For catcher Tyler Stephenson, his time in instructional league was all about finishing a season healthy.

A 2015 first-round pick out of a Georgia high school, Stephenson was limited to 44 games in his first full season of 2016. He suffered from a concussion and a left wrist injury that required season-ending surgery.

The injury bug bit again in 2017, when Stephenson suffered an injury to his right thumb when sliding into second base on a double-steal. He was diagnosed with ligament damage in the thumb and headed to Arizona to have surgery, but in his pre-op appointment, the doctor decided surgery wasn’t needed.

That allowed Stephenson to get back on the field for instructional league, if not low Class A Dayton’s playoff series.

"I think it's more just going into the offseason knowing he's healthy and ready to go,” farm director Jeff Graupe said. "That's the value of (instructional league) games right now. Knowing that you're not going to have a limited offseason and taking out the doubt of a return to injury.”

Stephenson is a big catcher at 6-foot-4, 225 pounds, but Graupe has seen him take strides both offensively and defensively.

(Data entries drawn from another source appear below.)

## config.mk

```make
export PLATFORM = sky130hd
export DESIGN_NAME = sram_arbiter_flat
export DESIGN_NICKNAME = d
export VERILOG_FILES = /design/src/rtl/sram_arbiter_if.sv /design/src/rtl/sram_arbiter.sv /design/src/flat_wrapper.sv
export SDC_FILE = /design/constraint.sdc
export NUM_CORES = 1
export LEC_CHECK = 0
export ABC_AREA = 1
export BUFFER_PORTS_ARGS = -buffer_cell sky130_fd_sc_hd__buf_2
export CAP_MARGIN = 20
export CORE_MARGIN = 10
export CORE_UTILIZATION = 25
export DETAILED_ROUTE_END_ITERATION = 12
export GPL_ROUTABILITY_DRIVEN = 1
export SYNTH_ARGS = -nofsm -noshare
export SYNTH_HDL_FRONTEND = slang
export SYNTH_SLANG_ARGS = --single-unit
export TNS_END_PERCENT = 100
```

## constraint.sdc

```tcl
create_clock -name clk -period 4 [get_ports clk]
set_clock_uncertainty 0.05 [all_clocks]
set_input_delay 0 -clock clk [delete_from_list [all_inputs] [get_ports clk]]
set_output_delay 0 -clock clk [all_outputs]
set_load 0.02 [all_outputs]
```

"I do think it's very difficult to develop both offensively and behind the plate at the same time. I just think that's something that doesn't get talked about enough in the game,” Graupe said.

". . . I thought the pace that he was able to play at was impressive, and really it was just a comfort and leadership factor that you knew was in there. But he was able to be in control and slow things down and it showed.”

At the plate this season, Stephenson hit .278/.374/.414 with six home runs in 80 games. He also drew 44 walks to 58 strikeouts.

Though injuries have been the overriding storyline of his short career so far, Stephenson hopes they are behind him, especially considering the freak nature of the concussion (a ricochet in a batting cage) and the thumb (a feet-first hook slide).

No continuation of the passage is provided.